#### WHAT YOU NEED TO DO
Work out how many lines of the records contain "activity". Answer with the number and nothing else.

Collected data
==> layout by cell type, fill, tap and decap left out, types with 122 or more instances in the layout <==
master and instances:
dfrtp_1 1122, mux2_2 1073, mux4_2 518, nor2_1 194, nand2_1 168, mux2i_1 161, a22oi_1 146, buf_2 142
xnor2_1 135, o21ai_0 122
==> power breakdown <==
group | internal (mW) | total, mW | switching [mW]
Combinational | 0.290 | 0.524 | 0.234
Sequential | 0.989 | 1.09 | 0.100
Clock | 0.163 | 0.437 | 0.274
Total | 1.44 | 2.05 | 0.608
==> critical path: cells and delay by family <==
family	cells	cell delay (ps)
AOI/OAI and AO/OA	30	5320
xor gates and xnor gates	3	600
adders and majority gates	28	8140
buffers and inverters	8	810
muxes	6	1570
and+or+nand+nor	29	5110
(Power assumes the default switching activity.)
## config.mk

```make
export PLATFORM = sky130hd
export DESIGN_NAME = trap_hazard_ctrl
export DESIGN_NICKNAME = d
export VERILOG_FILES = /design/src/rtl/trap_hazard_ctrl.sv
export SDC_FILE = /design/constraint.sdc
export NUM_CORES = 1
export LEC_CHECK = 0
export BUFFER_PORTS_ARGS = -buffer_cell sky130_fd_sc_hd__buf_2
export CAP_MARGIN = 20
export CORE_MARGIN = 1
export CORE_UTILIZATION = 39
export CTS_CLUSTER_SIZE = 25
export DETAILED_ROUTE_END_ITERATION = 8
export GPL_ROUTABILITY_DRIVEN = 0
export PLACE_DENSITY = 0.78
export SYNTH_ARGS = -nofsm -noshare
export SYNTH_HDL_FRONTEND = slang
export SYNTH_SLANG_ARGS = --single-unit
```

## constraint.sdc

```tcl
create_clock -name clk -period 1.5 [get_ports clk]
set_clock_uncertainty 0.2 [all_clocks]
set_input_delay 0.075 -clock clk [delete_from_list [all_inputs] [get_ports clk]]
set_output_delay 0.075 -clock clk [all_outputs]
set_load 0.03 [all_outputs]
```

## src/rtl/trap_hazard_ctrl.sv

```systemverilog
// Decode-side sequencing controller: load-use stalls, trap entry/return (freeze, drain, redirect)
// and the mepc/mcause/mtvec CSRs. Define TRAP_ILLEGAL_EN to add the id_illegal trap source.
module trap_hazard_ctrl #(
    parameter logic [31:0] MTVEC_RESET  = 32'h0000_0100,
    parameter int unsigned DRAIN_CYCLES = 3
) (
    input  logic        clk,
    input  logic        rst,
    input  logic        id_valid,
    input  logic [31:0] id_pc,
    input  logic        id_is_ecall,
    input  logic        id_is_mret,
`ifdef TRAP_ILLEGAL_EN
    input  logic        id_illegal,
`endif
    input  logic [4:0]  id_rs1,
    input  logic [4:0]  id_rs2,
    input  logic        ex_memread,
    input  logic [4:0]  ex_rd,
    input  logic        mtvec_we,
    input  logic [31:0] mtvec_wdata,
    output logic        stall_if,
    output logic        stall_id,
    output logic        flush_id,
    output logic        redirect_valid,
    output logic [31:0] redirect_pc,
    output logic [31:0] mepc,
    output logic [31:0] mcause,
    output logic [31:0] mtvec,
    output logic        busy
);

    localparam int unsigned CNT_W = (DRAIN_CYCLES == 0) ? 1 : $clog2(DRAIN_CYCLES + 1);

    typedef enum logic [1:0] {
        S_IDLE     = 2'd0,
        S_DRAIN    = 2'd1,
        S_REDIRECT = 2'd2
    } state_t;

    state_t             state;
    logic [CNT_W-1:0]   drain_cnt;
    logic               to_mtvec_q;

    logic               illegal_c;
    logic               trap_req_c;
    logic               take_mtvec_c;
    logic               load_use_c;

`ifdef TRAP_ILLEGAL_EN
    assign illegal_c = id_valid & id_illegal;
`else
    assign illegal_c = 1'b0;
`endif

    // Illegal and ecall vector to mtvec; a bare mret returns to mepc.
    assign trap_req_c   = illegal_c | (id_valid & (id_is_ecall | id_is_mret));
    assign take_mtvec_c = illegal_c | id_is_ecall;
    assign load_use_c   = ex_memread & id_valid & (ex_rd != 5'd0) &
                          ((ex_rd == id_rs1) | (ex_rd == id_rs2));

    // State, drain counter and trap CSRs.
    always_ff @(posedge clk) begin
        if (rst) begin
            state      <= S_IDLE;
            drain_cnt  <= '0;
            to_mtvec_q <= 1'b0;
            mepc       <= 32'd0;
            mcause     <= 32'd0;
            mtvec      <= MTVEC_RESET & ~32'h3;
        end else begin
            if (mtvec_we) begin
                mtvec <= mtvec_wdata & ~32'h3;
            end
            case (state)
                S_IDLE: begin
                    if (trap_req_c) begin
                        to_mtvec_q <= take_mtvec_c;
                        drain_cnt  <= CNT_W'(DRAIN_CYCLES);
                        if (illegal_c) begin
                            mepc   <= id_pc;
                            mcause <= 32'd2;
                        end else if (id_is_ecall) begin
                            mepc   <= id_pc;
                            mcause <= 32'd11;
                        end
                        state <= (DRAIN_CYCLES == 0) ? S_REDIRECT : S_DRAIN;
                    end
                end
                S_DRAIN: begin
                    // Counter parks at 1 rather than wrapping.
                    if (drain_cnt <= CNT_W'(1)) begin
                        state <= S_REDIRECT;
                    end else begin
                        drain_cnt <= drain_cnt - CNT_W'(1);
                    end
                end
                S_REDIRECT: begin
                    state <= S_IDLE;
                end
                default: begin
                    state <= S_IDLE;
                end
            endcase
        end
    end

    // Pipeline controls decode from the current state; the trap cycle itself is frozen in IDLE.
    always_comb begin
        stall_if       = 1'b0;
        stall_id       = 1'b0;
        flush_id       = 1'b0;
        redirect_valid = 1'b0;
        redirect_pc    = 32'd0;
        busy           = 1'b0;
        case (state)
            S_IDLE: begin
                if (trap_req_c || load_use_c) begin
                    stall_if = 1'b1;
                    stall_id = 1'b1;
                    flush_id = 1'b1;
                end
            end
            S_DRAIN: begin
                stall_if = 1'b1;
                stall_id = 1'b1;
                flush_id = 1'b1;
                busy     = 1'b1;
            end
            S_REDIRECT: begin
                redirect_valid = 1'b1;
                flush_id       = 1'b1;
                busy           = 1'b1;
                redirect_pc    = to_mtvec_q ? mtvec : mepc;
            end
            default: begin
                busy = 1'b0;
            end
        endcase
    end

endmodule

```

# Yosys cells after proc, flatten, opt, wreduce, memory -nomap -nowiden
# Cells that the tools add are included.
[totals]
regBits = 68
inputBits = 86
output_inout_bits = 133
[op_classes]
addsub = 1
order_cmp = 1
eq_ne = 7
mux = 13
n_bitwise = 6
reduce_logical = 9
[op_table]
columns = ["op", "n"]
rows = [
  ["$mux 32", 2],
  ["$eq 5x5->1", 2],
  ["$mux 2", 4],
  ["$pmux 2 s2", 2],
  ["$ne 2x2->1 const B", 3],
  ["$reduce_and 3->1", 2],
  ["$reduce_bool 5->1", 1],
  ["$and 1x1->1", 4],
  ["$pmux 1 s2", 2],
  ["$reduce_and 2->1", 2],
  ["$mux 1", 3],
  ["$eq 2x1->1 const B", 1],
  ["$eq 2x2->1 const B", 1],
  ["$le 2x1->1 const B", 1],
  ["$logic_not 2->1", 1],
  ["$or 1x1->1", 2],
  ["$reduce_bool 2->1", 1],
  ["$reduce_or 2->1", 1],
  ["$sub 2x1->2 const B", 1],
  ["$logic_or 1x1->1", 1],
]

# Depth between registers and ports, before layout
[logic_depth]
word_depth = 6
ltp_mapped = 7
depth_no_buf = 6

# Worst setup path after synthesis
# OpenSTA, ideal clock, no wires.
[synth_path]
kind = "register to output"
startpoint = "reg state[0]"
endpoint = "out stall_if"
t_arrival_ns = 1.585
required_time_ns = 1.225
path_slack_ns = -0.360
stages_incl_launch_ff = 6
path_buffers = 1
path_cell_list = "dfxtp_1 inv_1 ha_1 o2111ai_2 o21ai_1 buf_4"
[synth_via]
elab_chain_cells = 2
[synth_rtl]
columns = ["item", "line", "rtl"]
rows = [
  ["from (decl)", "41", "state_t state;"],
  ["from (signal assigned)", "87", "state <= (DRAIN_CYCLES == 0) ? S_REDIRECT : S_DRAIN;"],
  ["$eq 2x1->1 / $logic_not 2->1 (equally long branches)", "--", ""],
  ["$pmux 1 s2 *", "--", ""],
  ["to (decl)", "22", "output logic stall_if,"],
]
# Every way passes the cells marked *; elsewhere a longest branch is shown, timed or not.

# Worst setup path after layout
[layout_path]
startpoint = "reg to_mtvec_q"
endpoint = "out redirect_pc[29]"
[layout_via]
elab_chain_cells = 2
[layout_rtl]
columns = ["item", "line", "rtl"]
rows = [
  ["from (decl)", "43", "logic to_mtvec_q;"],
  ["from (signal assigned)", "78", "to_mtvec_q <= take_mtvec_c;"],
  ["$mux 32", "134", "redirect_pc = to_mtvec_q ? mtvec : mepc;"],
  ["$mux 32", "116", "case (state)"],
  ["to (decl)", "26", "output logic [31:0] redirect_pc,"],
]
# Every way passes these cells.

==> impl_metrics.tcl <==
set metrics [dict create \
    hold_class "input pin to flip-flop" \
    start_kind "flip-flop" \
    p_comb_frac 0.336 \
    period_needed_ns 1.79 \
    synth_compound_area_frac 0.0793 \
    via_per_inst 4.87 \
    synth-adder-area-share 0.0182 \
    fin_ws_ns -0.286 \
    p_leak_nw 2.82 \
    dp_slack_ns -0.0755 \
    p_sw_w 0.00193 \
    rows 33 \
    maxCapViolCount 0 \
    dp_hpwl_mm 7.04 \
    slew_viol_final 0 \
    period_share 1.19 \
    drive_above_1_share 0.501 \
    crit_family "flip-flops" \
    die_y_um 95.9 \
    tightest_slew_ns 0.528 \
    drt_iter0_drc 92 \
    synth_top_family_by_area "simple AND/OR/NAND/NOR gates" \
    gr-total-overflow 0 \
    synth.avg_cell_area_um2 8.62 \
    ys_types 32 \
    outcome "finished with violations" \
    layout.nets 758 \
    die_w_um 95.9 \
    pwr-share-clk 0.319 \
    synth-simple-area-share 0.192 \
    vias 3786 \
    track_usage 0.266 \
    setup_viol 74 \
    switching_share 0.325 \
    cts-root-buf "clkbuf_8" \
    synth_xor_area_frac 0.0255 \
    relSlewSlack 0.646 \
    firstDrtPassIters 4 \
    drc_errors 0 \
    h-tree-depth 3 \
    worstPathMaxFanout 15 \
    io_pins 219 \
    endpoint_kind "output port" \
    grt_max_degree 33 \
    synth_top_area_frac 0.396 \
    holdWs_ns -0.0821 \
    insertion_delay_ns 0.34 \
    yosys.area.top_type "dfxtp_1" \
    cp.required_ns 1.22 \
    rsz0062_at_grt "yes" \
    crit_arrival_ns 1.51 \
    antenna_cells 0 \
    cts.sinks 68 \
    syn_inst 399 \
    final_cell_mix "148 x buf_2, 68 x dlygate4sd3_1, 64 x nand2_1, 64 x dfxtp_1, 38 x buf_4" \
    cts_tree "yes" \
    drt-wirelength-per-cell_um 16.6 \
    max_freq_mhz 560 \
    fp.dieArea_um2 9200 \
    path_class "flip-flop to output port" \
    clkTransAtPathRegs_ns 0.08 \
    yosys_register_bits 68 \
    seq_area_um2 1370 \
    syn_area_um2 3440 \
    pwr-share-seq 0.344 \
    grt_pass1_wl_mm 18.2 \
    layout_commonest_cell "buf_2" \
    io_buffers 185 \
    slowest_delay_ns 0.38 \
    grt_pass1_vias 3767 \
    yosys_warnings 0 \
    muxShareOfSynthArea 0.172 \
    post-route-util 0.758 \
    multiInputGateArea_um2 2380 \
    p_int_w 0.00399 \
    cts_buffers 9 \
    start_util 0.410 \
    power.density_nw_per_um2 932 \
    violations "negative hold slack, negative setup slack" \
    crit_slowest_cell "dfxtp_4" \
    area_growth_pct 84.7 \
    hold_viol_final 2 \
    design.core.area_um2 8380 \
    synthTopCellsByArea "dfxtp_1 40%, mux2i_1 17%, buf_4 7.6%" \
    postRouteAntennaNets 0 \
    peakVddDrop_mv 0.623 \
    ys_seq_area_frac 0.396 \
    antenna_found_initial 0 \
    drt_wl_total_mm 12.9 \
    path_buf_inv 2 \
    path_cells "buf_12 > mux2i_2 > nor2b_4 > buf_4" \
    clockBufferDepth 2 \
    fillers 542 \
]
## routing by layer
| metal | vias up | routed length, µm | GRT usage |
|---|---|---|---|
| li1 | 1788 | - | - |
| met1 | 1836 | 4930 | 0.269 |
| met2 | 151 | 7230 | 0.528 |
| met3 | 11 | 654 | 0.0569 |
| met4 | 0 | 121 | 0.0958 |
| met5 | - | 0 | 0 |
## cell families (layout without fill, tap and decap cells)
family / Yosys count / in the layout
adders and majority gates: 5 / 5
DFF: 68 / 68
AOI/OAI and AO/OA: 47 / 47
buffers and inverters: 63 / 306
and+or+nand+nor: 146 / 146
xor gates and xnor gates: 10 / 10
other: 1 / 31
muxes: 59 / 59
## cells in the mapped netlist (all sizes together)
library cell   n
dfxtp         68
nand2         64
mux2i         59
buf           49
nor2          39
a21oi         35
nor2b         32
clkbuf        11
xor2          10
ha             5
nor3           5
inv            3
and3b          2
o21ai          2
a211o          1
a211oi         1
a21boi         1
a22oi          1
a2bb2oi        1
and3           1
conb           1
nand3          1
nand3b         1
o2111ai        1
o211a          1
o211ai         1
o21bai         1
o31ai          1
or4            1
## worst paths after layout
kind	slack [ns]	from	endpoint	cells past startpoint
max	-0.29	to_mtvec_q	redirect_pc[29]	4
min	-0.08	rst	mtvec[2]	2
max reg2reg	-0.21	state[0]	mepc[21]	8
min reg2reg	0.28	mepc[1]	mepc[1]	2
## layout make-up
type	instances	area share
multi-input cells	298	0.375
repair buffers	287	0.348
flip-flops and latches	68	0.215
clock buffers	10	0.0217
well taps	105	0.0207
clock inverters	6	0.0175
inverters	3	0.00217
## metrics by stage
stage                     TNS (ns)  hold slack [ns]  cells  area (µm²)  power [W]
after floorplan                  0         -0.00258    429        3840    0.00315
after CTS                   -10.91          0.00748    775        6100    0.00578
final                       -12.55          -0.0821    777        6350    0.00592
after global placement     -0.0675           0.0846    682        4740    0.00350
after global routing        -16.35          0.00525    777        6350    0.00614
after detailed placement     -1.08           0.0903    682        4740    0.00354
## registers in the layout, summed over array words and instances (netlist names)
register and flops:
mepc 32, mtvec 30, drain_cnt 2, state 2
mcause 1, to_mtvec_q 1
## timing repair
item,4_1_cts,5_1_grt
endpoints found under the setup margin,72,78
resized for setup,88,54
cloned,3,0
setup buffers,4,4
endpoints found under the hold margin,64,1
hold buffers,70,1
pin swaps,2,3
## power groups by stage
stage / clock, W / sequential [W] / combinational (W)
after floorplan: 0 / 0.00223 / 0.000914
after global placement: 0 / 0.00204 / 0.00145
after detailed placement: 0 / 0.00205 / 0.00148
after CTS: 0.00192 / 0.00202 / 0.00184
after global routing: 0.00199 / 0.00205 / 0.00211
final: 0.00189 / 0.00204 / 0.00199
## worst register-to-register path, delay by kind of cell (launching register included)
| kind | cells | cell delay, ns |
|---|---|---|
| and+or+nand+nor | 2 | 0.34 |
| AOI/OAI and AO/OA | 1 | 0.14 |
| buffers and inverters | 4 | 0.46 |
| DFF | 1 | 0.34 |
| adders and majority gates | 1 | 0.16 |
Power figures use the tool's default switching activity.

#### WRITTEN SOLUTION
2